Fuentes municipales niegan que el Gobierno local haya impulsado la supresión de estas medidas y sostienen que la negociación del nuevo convenio de la plantilla de la Policía Local sigue abierta.
El policía local de Parla Jorge Bravo, que estuvo 14 días en huelga de hambre para reclamar un cambio de turno, ha acusado a la Jefatura de la Policía Local de haber maniobrado para "suprimir" anexos sobre conciliación en un primer borrador de las mejoras del convenio de la plantilla. La acusación se produce en el marco de la negociación del nuevo acuerdo y fuentes municipales han rechazado esa versión.
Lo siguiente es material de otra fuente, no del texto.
File: src/rtl/enigma_pkg.sv
// Shared definitions for the Enigma datapath: alphabet size, rotor select
// encodings, sequencer states and the mod-26 helpers used by every stage.
package enigma_pkg;

  localparam int ALPHA  = 26;
  localparam int CHAR_W = 6;

  localparam logic [CHAR_W-1:0] ALPHA_C     = 6'd26;
  localparam logic [CHAR_W-1:0] LAST_LETTER = 6'd25;

  localparam logic [1:0] ROT_R = 2'd0;
  localparam logic [1:0] ROT_M = 2'd1;
  localparam logic [1:0] ROT_L = 2'd2;

  typedef enum logic [2:0] {
    ST_IDLE,
    ST_STEP,
    ST_PASS_R,
    ST_PASS_M,
    ST_PASS_L,
    ST_DONE
  } seq_state_e;

  // (a + b) mod 26 for operands already in 0..25; the 6-bit sum tops out at 50.
  function automatic logic [CHAR_W-1:0] add_mod26(input logic [CHAR_W-1:0] a,
                                                  input logic [CHAR_W-1:0] b);
    logic [CHAR_W-1:0] sum;
    sum = a + b;
    return (sum >= ALPHA_C) ? sum - ALPHA_C : sum;
  endfunction

  // (a - b) mod 26 for operands already in 0..25.
  function automatic logic [CHAR_W-1:0] sub_mod26(input logic [CHAR_W-1:0] a,
                                                  input logic [CHAR_W-1:0] b);
    return (a < b) ? a + ALPHA_C - b : a - b;
  endfunction

  // Pull an out-of-range 6-bit value back into 0..25: one subtraction of 26,
  // then clamp whatever is still too large to Z.
  function automatic logic [CHAR_W-1:0] fold26(input logic [CHAR_W-1:0] x);
    logic [CHAR_W-1:0] y;
    y = (x >= ALPHA_C) ? x - ALPHA_C : x;
    return (y > LAST_LETTER) ? LAST_LETTER : y;
  endfunction

  // Advance one rotor position with wrap 25 -> 0.
  function automatic logic [CHAR_W-1:0] wrap_inc(input logic [CHAR_W-1:0] p);
    return (p >= LAST_LETTER) ? '0 : p + 6'd1;
  endfunction

endpackage

File: src/rtl/enigma_stepper.sv
// Combinational rotor odometer. Works from pre-step positions, so a middle
// rotor sitting on its notch carries the left rotor and steps itself
// (the double step) in the same move.
module enigma_stepper
  import enigma_pkg::*;
(
  input  logic [CHAR_W-1:0] pos_l,
  input  logic [CHAR_W-1:0] pos_m,
  input  logic [CHAR_W-1:0] pos_r,
  input  logic [CHAR_W-1:0] notch_r,
  input  logic [CHAR_W-1:0] notch_m,
  output logic [CHAR_W-1:0] next_l,
  output logic [CHAR_W-1:0] next_m,
  output logic [CHAR_W-1:0] next_r
);

  logic carry_m;
  logic carry_l;

  // Right always steps; middle on right notch or its own notch; left on middle notch.
  always_comb begin
    carry_l = (pos_m == notch_m);
    carry_m = (pos_r == notch_r) || carry_l;
    next_r  = wrap_inc(pos_r);
    next_m  = carry_m ? wrap_inc(pos_m) : pos_m;
    next_l  = carry_l ? wrap_inc(pos_l) : pos_l;
  end

endmodule

File: src/rtl/enigma_rotor_sequencer.sv
// Owns the three rotor positions and time-multiplexes one shared rotor
// lookup across the right, middle and left forward passes.
//
//  state     | meaning
//  ----------+-------------------------------------------------------------
//  ST_IDLE   | in_ready high; loads honoured; accept next character
//  ST_STEP   | advance rotors, present right-pass lookup address
//  ST_PASS_R | right rotor lookup on the shared instance
//  ST_PASS_M | middle rotor lookup
//  ST_PASS_L | left rotor lookup, result captured into out_char
//  ST_DONE   | out_valid high until out_ready
//
// Non-letters (in_char >= 26) ride through the same states untouched with
// the lookup bus parked at 0, so latency is identical for every character.
module enigma_rotor_sequencer
  import enigma_pkg::*;
#(
  parameter logic [CHAR_W-1:0] NOTCH_R = 6'd16,
  parameter logic [CHAR_W-1:0] NOTCH_M = 6'd4
) (
  input  logic              clk,
  input  logic              rst_n,
  input  logic              load_en,
  input  logic [CHAR_W-1:0] load_pos_l,
  input  logic [CHAR_W-1:0] load_pos_m,
  input  logic [CHAR_W-1:0] load_pos_r,
  input  logic [CHAR_W-1:0] in_char,
  input  logic              in_valid,
  output logic              in_ready,
  output logic [1:0]        rot_sel,
  output logic [CHAR_W-1:0] rot_index,
  input  logic [CHAR_W-1:0] rot_result,
  output logic [CHAR_W-1:0] out_char,
  output logic              out_valid,
  input  logic              out_ready,
  output logic [CHAR_W-1:0] pos_l,
  output logic [CHAR_W-1:0] pos_m,
  output logic [CHAR_W-1:0] pos_r
);

  seq_state_e        state;
  logic [CHAR_W-1:0] data;
  logic              bypass;
  logic [CHAR_W-1:0] step_l, step_m, step_r;
  logic [CHAR_W-1:0] cur_pos;
  logic [CHAR_W-1:0] data_next;

  enigma_stepper u_stepper (
    .pos_l   (pos_l),
    .pos_m   (pos_m),
    .pos_r   (pos_r),
    .notch_r (NOTCH_R),
    .notch_m (NOTCH_M),
    .next_l  (step_l),
    .next_m  (step_m),
    .next_r  (step_r)
  );

  // Position of the rotor currently on the shared lookup, and the data after it.
  always_comb begin
    case (state)
      ST_PASS_R: cur_pos = pos_r;
      ST_PASS_M: cur_pos = pos_m;
      default:   cur_pos = pos_l;
    endcase
    data_next = sub_mod26(fold26(rot_result), cur_pos);
  end

  // Sequencer FSM; every output is registered so the lookup bus is steady per pass.
  always_ff @(posedge clk or negedge rst_n) begin
    if (!rst_n) begin
      state     <= ST_IDLE;
      in_ready  <= 1'b1;
      out_valid <= 1'b0;
      out_char  <= '0;
      rot_sel   <= ROT_R;
      rot_index <= '0;
      data      <= '0;
      bypass    <= 1'b0;
      pos_l     <= '0;
      pos_m     <= '0;
      pos_r     <= '0;
    end else begin
      case (state)
        ST_IDLE: begin
          if (load_en) begin
            pos_l <= fold26(load_pos_l);
            pos_m <= fold26(load_pos_m);
            pos_r <= fold26(load_pos_r);
          end
          if (in_valid) begin
            data     <= in_char;
            bypass   <= (in_char >= ALPHA_C);
            in_ready <= 1'b0;
            state    <= ST_STEP;
          end
        end
        ST_STEP: begin
          if (!bypass) begin
            pos_l     <= step_l;
            pos_m     <= step_m;
            pos_r     <= step_r;
            rot_index <= add_mod26(data, step_r);
          end
          rot_sel <= ROT_R;
          state   <= ST_PASS_R;
        end
        ST_PASS_R: begin
          if (!bypass) begin
            data      <= data_next;
            rot_sel   <= ROT_M;
            rot_index <= add_mod26(data_next, pos_m);
          end
          state <= ST_PASS_M;
        end
        ST_PASS_M: begin
          if (!bypass) begin
            data      <= data_next;
            rot_sel   <= ROT_L;
            rot_index <= add_mod26(data_next, pos_l);
          end
          state <= ST_PASS_L;
        end
        ST_PASS_L: begin
          if (!bypass) data <= data_next;
          out_char  <= bypass ? data : data_next;
          out_valid <= 1'b1;
          rot_sel   <= ROT_R;
          rot_index <= '0;
          state     <= ST_DONE;
        end
        ST_DONE: begin
          if (out_ready) begin
            out_valid <= 1'b0;
            in_ready  <= 1'b1;
            state     <= ST_IDLE;
          end
        end
        default: state <= ST_IDLE;
      endcase
    end
  end

endmodule

File: config.mk
export PLATFORM = sky130hd
export DESIGN_NAME = enigma_rotor_sequencer
export DESIGN_NICKNAME = d
export VERILOG_FILES = /design/src/rtl/enigma_pkg.sv /design/src/rtl/enigma_stepper.sv /design/src/rtl/enigma_rotor_sequencer.sv
export SDC_FILE = /design/constraint.sdc
export NUM_CORES = 1
export LEC_CHECK = 0
export ABC_AREA = 0
export CORE_UTILIZATION = 55
export DETAILED_ROUTE_END_ITERATION = 8
export HOLD_SLACK_MARGIN = 0.08
export PLACE_DENSITY = 0.8
export SYNTH_ARGS = -nofsm -noshare
export SYNTH_HDL_FRONTEND = slang
export SYNTH_SLANG_ARGS = --single-unit
File: constraint.sdc
create_clock -name clk -period 6.2 [get_ports clk]
set_clock_uncertainty 0.2 [all_clocks]
set_input_delay 1.55 -clock clk [delete_from_list [all_inputs] [get_ports clk]]
set_output_delay 1.55 -clock clk [all_outputs]
set_load 0.03 [all_outputs]
==> metrics.csv <==
metric;value;unit
vias;5223;
max_freq;165;MHz
diodes;0;
cts-root-buf;clkbuf_8;
netlist_instances;653;
drc_errors;0;
outcome;finished clean;
rows;34;
r2r_slack;1.18;ns
regArea;0.00110;mm^2
io-pin-count;69;
grt_usage;28.3;%
maxSlewViolCount;0;
nNetsFinal;829;
multi_input_comb_area;0.00369;mm^2
max_slew_margin;27.0;%
post-route-cell-area;0.00623;mm^2
cp-startpoint;rot_result[5];
min_path_cells;2;
antenna_found_initial;0;
worstSetupEndpoint;rot_index[1]$_DFFE_PN0P_;
initial_core_util;56.6;%
routed_via_density;6.15;
clk_latency;0.30;ns
die_h;96.7;um
ys_ff_latch;44;
routedWlPerCell;17.0;um
grt_pass1_vias;4952;
place_area;0.00590;mm^2
dr.pass1.iters;5;
path_clk_slew;0.09;ns
crit_path_max_fanout;7;
maxCapViolCount;0;
synth_ff_type;dfrtp_1;
dp_hpwl;10.5;mm
grt_overflow;0;
numCtsBuffers;5;
startpoint_type;input pin;
fillCellCount;671;
area_growth;26.1;%
grt_pass1_wl;22.1;mm
die-area;0.00936;mm^2
r2r-start;state[2]$_DFFE_PN0P_;
postCtsHoldBufs;0;
cts-htree-levels;2;
synth_edf_count;0;
ys_warn_count;0;
period_needed;6.07;ns
tightest_slew;1.10;ns
final_hold_viol_count;0;
grt_max_degree;45;
end_kind;flop;
synthDistinctLibCells;66;
timing.final.crit_share;98.0;%
finalNonFillerCells;849;
r2r_end;rot_index[1]$_DFFE_PN0P_;
crit_type;input pin to flop;
ys_seq_area_share;22.3;%
cts_buffer_depth;2;
drtAntennaViolNets;0;
required;6.23;ns
cp.arrival;6.10;ns
r2r_cells;20;
synth_fp_nets;742;
synthArstFlopShare;100;%
die_x;96.7;um
finalSetupViolCount;0;
cts_tree;built;
avgSynthCellArea;7.56;um^2
dpl.cell_count;835;
initialDrtViolationCount;410;
wl;14.4;mm
layout-drive-gt1-share;14.7;%
mostFrequentLayoutCell;nand2_1;
hold_path_class;flop to flop;
gp_congestion;0.919;
placeableCoreArea;0.00872;mm^2
portBuffers;68;
cts.sinks;44;
netlist_area;0.00494;mm^2
final_cell_mix;nand2_1 (82), clkdlybuf4s50_1 (65), nor2_1 (56), a21oi_1 (51), o21ai_0 (47);
## synth_stat cells, types with 8 or more instances
| cell | n | share of area [%] |
|---|---|---|
| a21o_1 | 13 | 2.0 |
| clkbuf_1 | 27 | 2.1 |
| o21ai_0 | 50 | 5.1 |
| xor2_1 | 8 | 1.4 |
| nand2_1 | 84 | 6.4 |
| inv_1 | 50 | 3.8 |
| nor2_1 | 57 | 4.3 |
| ha_1 | 49 | 12 |
| a31oi_1 | 19 | 2.4 |
| xnor2_1 | 18 | 3.2 |
| nand3_1 | 22 | 2.2 |
| a21oi_1 | 55 | 5.6 |
| dfrtp_1 | 43 | 22 |
| mux2i_1 | 15 | 3.0 |
## flip-flops by register name, summed over array words and instances, names as in the netlist, 2 cells and up
register and cells:
rot_index 6, rot_sel 2, pos_r 6, pos_l 6
state 3, out_char 6, data 6, pos_m 6
## worst max-delay path, cell delays in order
cell and delay (ns):
clkdlybuf4s50_1 0.63, mux2i_1 0.28, o21ai_1 0.12, a21o_1 0.20, nor2_1 0.13, ha_2 0.21
inv_1 0.07, fa_2 0.34, nor3b_2 0.18, a211oi_4 0.34, buf_6 0.17, xnor2_2 0.13
inv_2 0.09, fa_2 0.37, inv_1 0.07, a21o_1 0.13, a21oi_1 0.08, xnor2_1 0.33
nand3_1 0.14, and2_4 0.18, a2bb2oi_1 0.14, a31oi_1 0.21
## worst min-delay path by stage
stage	slack [ns]	end	start
after global placement	0.26	out_valid$_DFFE_PN0P_	out_valid$_DFFE_PN0P_
final	0.28	out_valid$_DFFE_PN0P_	out_valid$_DFFE_PN0P_
after CTS	0.28	out_valid$_DFFE_PN0P_	out_valid$_DFFE_PN0P_
after detailed placement	0.26	out_valid$_DFFE_PN0P_	out_valid$_DFFE_PN0P_
after global routing	0.32	out_valid$_DFFE_PN0P_	out_valid$_DFFE_PN0P_
after floorplan	0.28	data[2]$_DFFE_PN0P_	data[2]$_DFFE_PN0P_
## per-layer routing
| layer | vias up | routed length (um) | GRT usage (%) |
|---|---|---|---|
| li1 | 2489 | - | - |
| met1 | 2485 | 6030 | 35.8 |
| met2 | 205 | 7160 | 49.5 |
| met3 | 44 | 759 | 3.47 |
| met4 | 0 | 485 | 10.2 |
| met5 | - | 0 | 0 |
## layout make-up
type,count,area share [%]
Clock inverter,2,0.201
Multi-Input combinational cell,526,59.3
Inverter,50,3.01
Sequential cell,44,17.7
Timing Repair Buffer,113,16.4
Clock buffer,6,1.17
Tap cell,108,2.17
## what timing repair did
action / 4_1_cts / 5_1_grt
pin swaps: 4 / 21
buffers inserted: 2 / 4
setup endpoints to repair: 5 / 5
resized for setup: 4 / 38
## kinds of logic after synthesis
kind of cell / count (synthesis) / share of synthesized area [%]
and+or+nand+nor: 217 / 20.2
AOI/OAI and AO/OA: 207 / 27.2
buffers and inverters: 83 / 6.56
adders and majority gates: 55 / 14.6
DFF: 44 / 22.3
xor gates and xnor gates: 28 / 5.27
muxes: 18 / 3.73
other: 1 / 0.0760
## per-stage QoR
stage | util [%] | worst slack, ns | hold WS [ns] | setup TNS [ns]
2_1_floorplan | - | 0.303 | 0.279 | 0
3_3_place_gp | 67.7 | -0.246 | 0.260 | -1.03
3_5_place_dp | 67.7 | -0.529 | 0.262 | -2.44
4_1_cts | 68.9 | 0.00244 | 0.284 | 0
5_1_grt | 71.4 | -0.111 | 0.324 | -0.334
6_report | 71.4 | 0.126 | 0.280 | 0
Power is left out: the tool's default activity adds up to more than one toggle a clock period on the data nets, which glitch-free logic cannot reach.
Bravo mantenía la expectativa de que el nuevo texto incorporase medidas de conciliación familiar que respaldasen los cambios de turno en situaciones de necesidad acreditada, después de las negativas al cambio de turno y también a su inscripción en una comisión de servicio en otro municipio.
Según los documentos a los que ha tenido acceso Europa Press, un apartado del convenio recogía que, por motivos de conciliación de la vida personal, familiar y laboral, podían crearse puestos "adaptados específicamente para atender las necesidades acreditadas de conciliación". Para el agente, la desaparición de ese contenido del borrador avala su denuncia.
El texto también abría la puerta a responder a necesidades urgentes. En ese supuesto, el Cuerpo podría cambiar el turno a los policías "cuando existan razones de urgencia o situaciones personales que requieran una respuesta inmediata en la organización del tiempo de trabajo".
De acuerdo con esa redacción, el borrador del convenio permitía en marzo dar salida a casos como el de Bravo. Además, el nuevo acuerdo incorporaba un anexo al artículo trece que incluía "específicamente la posibilidad de que jefatura cambie de turno o adapte el horario a quien lo necesite por cuestiones de conciliación familiar".
Uno de los sindicatos que participan en las conversaciones sostiene que, en ese momento, la negociación del nuevo convenio estaba "cerrada" y que las cláusulas de conciliación familiar ya formaban parte del texto pactado.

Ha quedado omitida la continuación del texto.